My observation is the user, current* functions collation is "C" collation and when a "C" collation is passed as a parameter, it converts all the parameters to use the "C" collation.

I was looking at sql_fn_make_param() function and the comments over their say
"/*
* If we have a function input collation, allow it to override the
* type-derived collation for parameter symbols.  (XXX perhaps this should
* not happen if the type collation is not default?)
*/
"
From the above code comment it looks like the "C" collation is overriding the type-driven collation, and this might be causing the issue.

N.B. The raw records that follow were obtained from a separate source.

--- src/design/drt_pkg.sv ---
// shared types, codes and constants of the dirty rectangle tracker
`default_nettype none
package drt_pkg;

	localparam int DRT_MAX_RECTS = 32;
	localparam int DRT_MAX_SIDE  = 4096;
	localparam int DRT_OUT_W     = 13;
	localparam int DRT_CNT_W     = 7;
	localparam int DRT_CLIP_W    = 18;

	localparam logic [12:0] DRT_RST_WIDTH    = 13'd320;
	localparam logic [12:0] DRT_RST_HEIGHT   = 13'd200;
	localparam logic [7:0]  DRT_RST_DISTANCE = 8'd16;
	localparam logic [5:0]  DRT_RST_LIMIT    = 6'd4;
	localparam logic [3:0]  DRT_RST_PASSES   = 4'd5;

	localparam logic [2:0] REG_WINDOW_WIDTH   = 3'd0;
	localparam logic [2:0] REG_WINDOW_HEIGHT  = 3'd1;
	localparam logic [2:0] REG_MERGE_DISTANCE = 3'd2;
	localparam logic [2:0] REG_DIRECT_LIMIT   = 3'd3;
	localparam logic [2:0] REG_MERGE_PASSES   = 3'd4;

	typedef enum logic [2:0] {
		CMD_ADD     = 3'd0,
		CMD_DIRTY   = 3'd1,
		CMD_BEGIN   = 3'd2,
		CMD_MERGE   = 3'd3,
		CMD_PRESENT = 3'd4,
		CMD_FORCE   = 3'd5
	} cmd_t;

	typedef enum logic [1:0] {
		KIND_ACK  = 2'd0,
		KIND_NONE = 2'd1,
		KIND_RECT = 2'd2,
		KIND_FULL = 2'd3
	} kind_t;

	typedef enum logic [4:0] {
		OP_IDLE,
		OP_LATCH,
		OP_CLIP,
		OP_ADD,
		OP_DIRTY,
		OP_BEGIN,
		OP_FORCE,
		OP_MINIT,
		OP_PASS,
		OP_LDA,
		OP_CMP,
		OP_MOVE,
		OP_ENDI,
		OP_PRES,
		OP_RDK,
		OP_ORECT,
		OP_RESP
	} dp_op_t;

	typedef enum logic [3:0] {
		ST_IDLE,
		ST_DISP,
		ST_ADD,
		ST_MPASS,
		ST_MLDA,
		ST_MCMP,
		ST_MMOVE,
		ST_MENDI,
		ST_MPEND,
		ST_PRD,
		ST_PRECT,
		ST_RESP
	} state_t;

	typedef struct packed {
		dp_op_t op;
		kind_t  kind;
		logic   in_ready;
	} ctrl_t;

	typedef struct packed {
		cmd_t                 cmd;
		logic                 dirty;
		logic                 cnt_le1;
		logic                 near;
		logic                 j_last;
		logic                 j_next_ok;
		logic                 i_more;
		logic                 pass_again;
		logic                 partial;
		logic                 k_last;
		logic                 out_free;
		logic [DRT_CNT_W-1:0] cnt;
	} status_t;

endpackage
`default_nettype wire

--- src/design/dirty_rect_tracker_unit.sv ---
// top level of the dirty rectangle tracker
// add beat: latch, clip, add, result; other beats with one result: latch, dispatch, result
// merge: load each outer entry, test it on later ones, refill a joined slot from the last entry, write back
// present: each stored rectangle is read from the store, then output once the output register is free
// one command at a time: a new beat is taken only in idle, after the previous command is done
// async reset clears count, flags, sequencer and config registers to defaults; the store is not cleared
`default_nettype none
module dirty_rect_tracker_unit #(
	parameter int MAX_RECTS = drt_pkg::DRT_MAX_RECTS,
	parameter int MAX_SIDE  = drt_pkg::DRT_MAX_SIDE
) (
	input  wire logic        clk,
	input  wire logic        arst_n,
	input  wire logic        cfg_wen,
	input  wire logic [2:0]  cfg_index,
	input  wire logic [12:0] cfg_data,
	input  wire logic        s_tvalid,
	output logic             s_tready,
	input  wire logic [63:0] s_tdata,  // rect_left, rect_top, rect_width, rect_height
	input  wire logic [2:0]  s_tuser,  // command
	output logic             m_tvalid,
	input  wire logic        m_tready,
	output logic [63:0]      m_tdata,  // out_left, out_top, out_width, out_height, stored_count,
	                                   // full_forced, zero fill
	output logic [1:0]       m_tuser,  // kind
	output logic             m_tlast   // last
);
	import drt_pkg::*;

	ctrl_t   ctrl;
	status_t st;

	drt_ctrl u_ctrl (
		.clk      (clk),
		.arst_n   (arst_n),
		.s_tvalid (s_tvalid),
		.st       (st),
		.ctrl     (ctrl)
	);

	drt_datapath #(
		.MAX_RECTS (MAX_RECTS),
		.MAX_SIDE  (MAX_SIDE)
	) u_dp (
		.clk       (clk),
		.arst_n    (arst_n),
		.cfg_wen   (cfg_wen),
		.cfg_index (cfg_index),
		.cfg_data  (cfg_data),
		.s_tdata   (s_tdata),
		.s_tuser   (s_tuser),
		.ctrl      (ctrl),
		.m_tready  (m_tready),
		.m_tvalid  (m_tvalid),
		.m_tdata   (m_tdata),
		.m_tuser   (m_tuser),
		.m_tlast   (m_tlast),
		.st        (st)
	);

	assign s_tready = ctrl.in_ready;

	a_non_rect_zero: assert property (@(posedge clk) disable iff (!arst_n)
		m_tvalid && (m_tuser != KIND_RECT) |-> m_tdata[51:0] == '0)
		else $error("non-rectangle result carries rectangle bits");

	a_rect_cleared: assert property (@(posedge clk) disable iff (!arst_n)
		m_tvalid && (m_tuser == KIND_RECT) |-> m_tdata[58:52] == '0)
		else $error("presented rectangle reports uncleared count or flag");

	a_cnt_bound: assert property (@(posedge clk) disable iff (!arst_n)
		st.cnt <= DRT_CNT_W'(MAX_RECTS))
		else $error("stored count beyond store depth");

	a_one_at_a_time: assert property (@(posedge clk) disable iff (!arst_n)
		s_tvalid && s_tready |=> !s_tready)
		else $error("beat taken while a command is in progress");

endmodule
`default_nettype wire

--- src/design/drt_datapath.sv ---
// rectangle store, clipping, merge unit, counters, config and result register
`default_nettype none
module drt_datapath #(
	parameter int MAX_RECTS = drt_pkg::DRT_MAX_RECTS,
	parameter int MAX_SIDE  = drt_pkg::DRT_MAX_SIDE
) (
	input  wire logic             clk,
	input  wire logic             arst_n,
	input  wire logic             cfg_wen,
	input  wire logic [2:0]       cfg_index,
	input  wire logic [12:0]      cfg_data,
	input  wire logic [63:0]      s_tdata,
	input  wire logic [2:0]       s_tuser,
	input  wire drt_pkg::ctrl_t   ctrl,
	input  wire logic             m_tready,
	output logic                  m_tvalid,
	output logic [63:0]           m_tdata,
	output logic [1:0]            m_tuser,
	output logic                  m_tlast,
	output drt_pkg::status_t      st
);
	import drt_pkg::*;

	localparam int AW   = (MAX_RECTS > 1) ? $clog2(MAX_RECTS) : 1;
	localparam int CNTW = $clog2(MAX_RECTS + 1);
	localparam int XW   = CNTW + 1;
	localparam int CW   = $clog2(MAX_SIDE + 1);
	localparam int EW   = 4 * CW;
	localparam int NW   = CW + 2;
	localparam int SW   = DRT_CLIP_W;
	localparam int OW   = DRT_OUT_W;

	logic [12:0] ww_q, wh_q;
	logic [7:0]  md_q;
	logic [5:0]  dl_q;
	logic [3:0]  mp_q;

	logic [2:0]        cmd_q;
	logic [15:0]       in_x_q, in_y_q, in_w_q, in_h_q;
	logic [CW-1:0]     cx_q, cy_q, cw_q, ch_q;
	logic              drop_q;
	logic [EW-1:0]     mem_q [MAX_RECTS];
	logic [EW-1:0]     rdata_q, a_q;
	logic [CNTW-1:0]   cnt_q, emit_n_q;
	logic              ff_q, dirty_q, joined_q;
	logic [3:0]        passes_q;
	logic [AW-1:0]     i_q, j_q, k_q;

	logic              out_valid_q, out_ff_q, out_last_q;
	kind_t             out_kind_q;
	logic [OW-1:0]     out_x_q, out_y_q, out_w_q, out_h_q;
	logic [5:0]        out_cnt_q;

	function automatic logic near_f(input logic [EW-1:0] a, input logic [EW-1:0] b,
		input logic [7:0] d);
		logic [NW-1:0] ax, ay, aw, ah, bx, by, bw, bh, dd;
		ax = NW'(a[CW-1:0]);
		ay = NW'(a[2*CW-1:CW]);
		aw = NW'(a[3*CW-1:2*CW]);
		ah = NW'(a[4*CW-1:3*CW]);
		bx = NW'(b[CW-1:0]);
		by = NW'(b[2*CW-1:CW]);
		bw = NW'(b[3*CW-1:2*CW]);
		bh = NW'(b[4*CW-1:3*CW]);
		dd = NW'(d);
		return (ax <= bx + bw + dd) && (ax + aw + dd >= bx) &&
			(ay <= by + bh + dd) && (ay + ah + dd >= by);
	endfunction

	function automatic logic [EW-1:0] join_f(input logic [EW-1:0] a, input logic [EW-1:0] b);
		logic [CW:0] ax, ay, ae, af, bx, by, be, bf, x0, y0, x1, y1, wd, ht;
		ax = (CW+1)'(a[CW-1:0]);
		ay = (CW+1)'(a[2*CW-1:CW]);
		ae = ax + (CW+1)'(a[3*CW-1:2*CW]);
		af = ay + (CW+1)'(a[4*CW-1:3*CW]);
		bx = (CW+1)'(b[CW-1:0]);
		by = (CW+1)'(b[2*CW-1:CW]);
		be = bx + (CW+1)'(b[3*CW-1:2*CW]);
		bf = by + (CW+1)'(b[4*CW-1:3*CW]);
		x0 = (ax < bx) ? ax : bx;
		y0 = (ay < by) ? ay : by;
		x1 = (ae > be) ? ae : be;
		y1 = (af > bf) ? af : bf;
		wd = x1 - x0;
		ht = y1 - y0;
		return {ht[CW-1:0], wd[CW-1:0], y0[CW-1:0], x0[CW-1:0]};
	endfunction

	// clipping
	logic signed [SW-1:0] x18, y18, w18, h18, cx, cy, cw, ch, side_s, wwl, whl;
	logic                 drop;

	assign x18    = {{(SW-16){in_x_q[15]}}, in_x_q};
	assign y18    = {{(SW-16){in_y_q[15]}}, in_y_q};
	assign w18    = {{(SW-16){in_w_q[15]}}, in_w_q};
	assign h18    = {{(SW-16){in_h_q[15]}}, in_h_q};
	assign side_s = SW'(MAX_SIDE);
	assign wwl    = ($signed({{(SW-13){1'b0}}, ww_q}) > side_s) ? side_s :
		$signed({{(SW-13){1'b0}}, ww_q});
	assign whl    = ($signed({{(SW-13){1'b0}}, wh_q}) > side_s) ? side_s :
		$signed({{(SW-13){1'b0}}, wh_q});

	always_comb begin
		cx = x18[SW-1] ? '0 : x18;
		cy = y18[SW-1] ? '0 : y18;
		cw = w18 + (x18[SW-1] ? x18 : '0);
		ch = h18 + (y18[SW-1] ? y18 : '0);
		if (cx + cw > wwl) begin
			cw = wwl - cx;
		end
		if (cy + ch > whl) begin
			ch = whl - cy;
		end
	end

	assign drop = (cw <= 0) || (ch <= 0);

	// shared merge unit
	logic [EW-1:0] c_entry, near_a, join_now;
	logic          near_now;

	assign c_entry  = {ch_q, cw_q, cy_q, cx_q};
	assign near_a   = (ctrl.op == OP_ADD) ? c_entry : a_q;
	assign near_now = near_f(near_a, rdata_q, md_q);
	assign join_now = join_f(near_a, rdata_q);

	// status
	logic j_last, j_next_ok, i_more, k_last, out_free, cnt_nz, cnt_room;

	assign j_last    = (XW'(j_q) + XW'(1)) == XW'(cnt_q);
	assign j_next_ok = (XW'(j_q) + XW'(1)) < XW'(cnt_q);
	assign i_more    = (XW'(i_q) + XW'(2)) < XW'(cnt_q);
	assign k_last    = (XW'(k_q) + XW'(1)) == XW'(emit_n_q);
	assign out_free  = !out_valid_q || m_tready;
	assign cnt_nz    = cnt_q != '0;
	assign cnt_room  = cnt_q < CNTW'(MAX_RECTS);

	always_comb begin
		st.cmd        = cmd_t'(cmd_q);
		st.dirty      = dirty_q;
		st.cnt_le1    = cnt_q <= CNTW'(1);
		st.near       = near_now;
		st.j_last     = j_last;
		st.j_next_ok  = j_next_ok;
		st.i_more     = i_more;
		st.pass_again = joined_q && (cnt_q > CNTW'(1)) && (passes_q < mp_q);
		st.partial    = cnt_nz && (8'(cnt_q) <= 8'(dl_q)) && !ff_q;
		st.k_last     = k_last;
		st.out_free   = out_free;
		st.cnt        = DRT_CNT_W'(cnt_q);
	end

	// memory port control
	logic          we, re;
	logic [AW-1:0] waddr, raddr;
	logic [EW-1:0] wdata;

	always_comb begin
		we    = 1'b0;
		re    = 1'b0;
		waddr = '0;
		raddr = '0;
		wdata = c_entry;
		case (ctrl.op)
			OP_CLIP: begin
				re    = 1'b1;
				raddr = AW'(cnt_q - CNTW'(1));
			end
			OP_ADD: begin
				if (!drop_q) begin
					if (cnt_nz && near_now) begin
						we    = 1'b1;
						waddr = AW'(cnt_q - CNTW'(1));
						wdata = join_now;
					end else if (cnt_room) begin
						we    = 1'b1;
						waddr = AW'(cnt_q);
						wdata = c_entry;
					end
				end
			end
			OP_PASS: begin
				re    = 1'b1;
				raddr = '0;
			end
			OP_LDA: begin
				re    = 1'b1;
				raddr = AW'(i_q + AW'(1));
			end
			OP_CMP: begin
				if (near_now) begin
					if (!j_last) begin
						re    = 1'b1;
						raddr = AW'(cnt_q - CNTW'(1));
					end
				end else if (j_next_ok) begin
					re    = 1'b1;
					raddr = AW'(j_q + AW'(1));
				end
			end
			OP_MOVE: begin
				we    = 1'b1;
				waddr = j_q;
				wdata = rdata_q;
			end
			OP_ENDI: begin
				we    = 1'b1;
				waddr = i_q;
				wdata = a_q;
				if (i_more) begin
					re    = 1'b1;
					raddr = AW'(i_q + AW'(1));
				end
			end
			OP_RDK: begin
				re    = 1'b1;
				raddr = k_q;
			end
			default: begin
			end
		endcase
	end

	always_ff @(posedge clk) begin
		if (we) begin
			mem_q[waddr] <= wdata;
		end
		if (re) begin
			rdata_q <= mem_q[raddr];
		end
	end

	// config registers
	always_ff @(posedge clk or negedge arst_n) begin
		if (!arst_n) begin
			ww_q <= DRT_RST_WIDTH;
			wh_q <= DRT_RST_HEIGHT;
			md_q <= DRT_RST_DISTANCE;
			dl_q <= DRT_RST_LIMIT;
			mp_q <= DRT_RST_PASSES;
		end else if (cfg_wen) begin
			case (cfg_index)
				REG_WINDOW_WIDTH:   ww_q <= cfg_data;
				REG_WINDOW_HEIGHT:  wh_q <= cfg_data;
				REG_MERGE_DISTANCE: md_q <= cfg_data[7:0];
				REG_DIRECT_LIMIT:   dl_q <= cfg_data[5:0];
				REG_MERGE_PASSES:   mp_q <= cfg_data[3:0];
				default: begin
				end
			endcase
		end
	end

	// counters and flags
	always_ff @(posedge clk or negedge arst_n) begin
		if (!arst_n) begin
			cnt_q       <= '0;
			ff_q        <= 1'b0;
			dirty_q     <= 1'b0;
			joined_q    <= 1'b0;
			passes_q    <= '0;
			i_q         <= '0;
			j_q         <= '0;
			k_q         <= '0;
			out_valid_q <= 1'b0;
		end else begin
			case (ctrl.op)
				OP_ADD: begin
					if (!drop_q && !(cnt_nz && near_now)) begin
						if (cnt_room) begin
							cnt_q <= cnt_q + CNTW'(1);
						end else begin
							ff_q <= 1'b1;
						end
					end
				end
				OP_DIRTY: dirty_q <= 1'b1;
				OP_BEGIN: begin
					cnt_q <= '0;
					ff_q  <= 1'b0;
				end
				OP_FORCE: ff_q <= 1'b1;
				OP_MINIT: passes_q <= '0;
				OP_PASS: begin
					i_q      <= '0;
					joined_q <= 1'b0;
					passes_q <= passes_q + 4'd1;
				end
				OP_LDA: j_q <= AW'(i_q + AW'(1));
				OP_CMP: begin
					if (near_now) begin
						cnt_q    <= cnt_q - CNTW'(1);
						joined_q <= 1'b1;
					end else begin
						j_q <= AW'(j_q + AW'(1));
					end
				end
				OP_ENDI: i_q <= AW'(i_q + AW'(1));
				OP_PRES: begin
					k_q     <= '0;
					dirty_q <= 1'b0;
					cnt_q   <= '0;
					ff_q    <= 1'b0;
				end
				OP_ORECT: k_q <= AW'(k_q + AW'(1));
				default: begin
				end
			endcase
			if (ctrl.op == OP_RESP || ctrl.op == OP_ORECT) begin
				out_valid_q <= 1'b1;
			end else if (m_tready) begin
				out_valid_q <= 1'b0;
			end
		end
	end

	// payload registers
	always_ff @(posedge clk) begin
		case (ctrl.op)
			OP_LATCH: begin
				cmd_q  <= s_tuser;
				in_x_q <= s_tdata[15:0];
				in_y_q <= s_tdata[31:16];
				in_w_q <= s_tdata[47:32];
				in_h_q <= s_tdata[63:48];
			end
			OP_CLIP: begin
				cx_q   <= cx[CW-1:0];
				cy_q   <= cy[CW-1:0];
				cw_q   <= cw[CW-1:0];
				ch_q   <= ch[CW-1:0];
				drop_q <= drop;
			end
			OP_LDA: a_q <= rdata_q;
			OP_CMP: begin
				if (near_now) begin
					a_q <= join_now;
				end
			end
			OP_PRES: emit_n_q <= cnt_q;
			default: begin
			end
		endcase
		if (ctrl.op == OP_RESP) begin
			out_kind_q <= ctrl.kind;
			out_x_q    <= '0;
			out_y_q    <= '0;
			out_w_q    <= '0;
			out_h_q    <= '0;
			out_cnt_q  <= 6'(cnt_q);
			out_ff_q   <= ff_q;
			out_last_q <= 1'b1;
		end else if (ctrl.op == OP_ORECT) begin
			out_kind_q <= KIND_RECT;
			out_x_q    <= OW'(rdata_q[CW-1:0]);
			out_y_q    <= OW'(rdata_q[2*CW-1:CW]);
			out_w_q    <= OW'(rdata_q[3*CW-1:2*CW]);
			out_h_q    <= OW'(rdata_q[4*CW-1:3*CW]);
			out_cnt_q  <= 6'(cnt_q);
			out_ff_q   <= ff_q;
			out_last_q <= k_last;
		end
	end

	assign m_tvalid = out_valid_q;
	assign m_tdata  = {5'b0, out_ff_q, out_cnt_q, out_h_q, out_w_q, out_y_q, out_x_q};
	assign m_tuser  = out_kind_q;
	assign m_tlast  = out_last_q;

endmodule
`default_nettype wire

--- src/design/drt_ctrl.sv ---
// command sequencer of the dirty rectangle tracker
`default_nettype none
module drt_ctrl (
	input  wire logic             clk,
	input  wire logic             arst_n,
	input  wire logic             s_tvalid,
	input  wire drt_pkg::status_t st,
	output drt_pkg::ctrl_t        ctrl
);
	import drt_pkg::*;

	state_t state_q, state_d;
	kind_t  resp_q, resp_d;

	always_ff @(posedge clk or negedge arst_n) begin
		if (!arst_n) begin
			state_q <= ST_IDLE;
			resp_q  <= KIND_ACK;
		end else begin
			state_q <= state_d;
			resp_q  <= resp_d;
		end
	end

	always_comb begin
		state_d       = state_q;
		resp_d        = resp_q;
		ctrl.op       = OP_IDLE;
		ctrl.kind     = resp_q;
		ctrl.in_ready = 1'b0;
		case (state_q)
			ST_IDLE: begin
				ctrl.in_ready = 1'b1;
				if (s_tvalid) begin
					ctrl.op = OP_LATCH;
					state_d = ST_DISP;
				end
			end
			ST_DISP: begin
				resp_d  = KIND_ACK;
				state_d = ST_RESP;
				case (st.cmd)
					CMD_ADD: begin
						ctrl.op = OP_CLIP;
						state_d = ST_ADD;
					end
					CMD_DIRTY: ctrl.op = OP_DIRTY;
					CMD_BEGIN: ctrl.op = OP_BEGIN;
					CMD_FORCE: ctrl.op = OP_FORCE;
					CMD_MERGE: begin
						if (!st.cnt_le1) begin
							ctrl.op = OP_MINIT;
							state_d = ST_MPASS;
						end
					end
					CMD_PRESENT: begin
						if (!st.dirty) begin
							resp_d = KIND_NONE;
						end else begin
							ctrl.op = OP_PRES;
							if (st.partial) begin
								state_d = ST_PRD;
							end else begin
								resp_d = KIND_FULL;
							end
						end
					end
					default: begin
					end
				endcase
			end
			ST_ADD: begin
				ctrl.op = OP_ADD;
				state_d = ST_RESP;
			end
			ST_MPASS: begin
				ctrl.op = OP_PASS;
				state_d = ST_MLDA;
			end
			ST_MLDA: begin
				ctrl.op = OP_LDA;
				state_d = ST_MCMP;
			end
			ST_MCMP: begin
				ctrl.op = OP_CMP;
				if (st.near) begin
					state_d = st.j_last ? ST_MENDI : ST_MMOVE;
				end else begin
					state_d = st.j_next_ok ? ST_MCMP : ST_MENDI;
				end
			end
			ST_MMOVE: begin
				ctrl.op = OP_MOVE;
				state_d = ST_MCMP;
			end
			ST_MENDI: begin
				ctrl.op = OP_ENDI;
				state_d = st.i_more ? ST_MLDA : ST_MPEND;
			end
			ST_MPEND: begin
				state_d = st.pass_again ? ST_MPASS : ST_RESP;
			end
			ST_PRD: begin
				ctrl.op = OP_RDK;
				state_d = ST_PRECT;
			end
			ST_PRECT: begin
				if (st.out_free) begin
					ctrl.op = OP_ORECT;
					state_d = st.k_last ? ST_IDLE : ST_PRD;
				end
			end
			ST_RESP: begin
				if (st.out_free) begin
					ctrl.op = OP_RESP;
					state_d = ST_IDLE;
				end
			end
			default: state_d = ST_IDLE;
		endcase
	end

endmodule
`default_nettype wire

I am currently using gdb to debug more and will work on a patch based on my findings.

Regards,
Surya Poondla

Re: Possibly a bug

От
Tom Lane
Дата:
surya poondla <suryapoondla4@gmail.com> writes:
> My observation is the user, current* functions collation is "C" collation
> and when a "C" collation is passed as a parameter, it converts all the
> parameters to use the "C" collation.

Yeah, Jian diagnosed this correctly: the "user" pseudo-function has
output type "name" and therefore inherits the "C" collation attached
to that type, which then propagates through the cast to text.  Then
when we come to resolve the collation for to_upper_first() to use,
we have one input that is unknown and hence has no collation to offer,
and one that has "C" collation, so "C" collation wins.  You'd need an
explicit COLLATE clause to override that.

> I am currently using gdb to debug more and will work on a patch based on my
> findings.

AFAIK all this behavior is mandated by the SQL standard.  Well, the
fact that the non-standard type "name" is given "C" collation isn't
to be found in the spec, but the rules for deducing the collation of
an expression definitely are.  If you want to propose a patch about
this, it had better come with a well-reasoned argument why our current
behavior violates the spec and the patch fixes that.

            regards, tom lane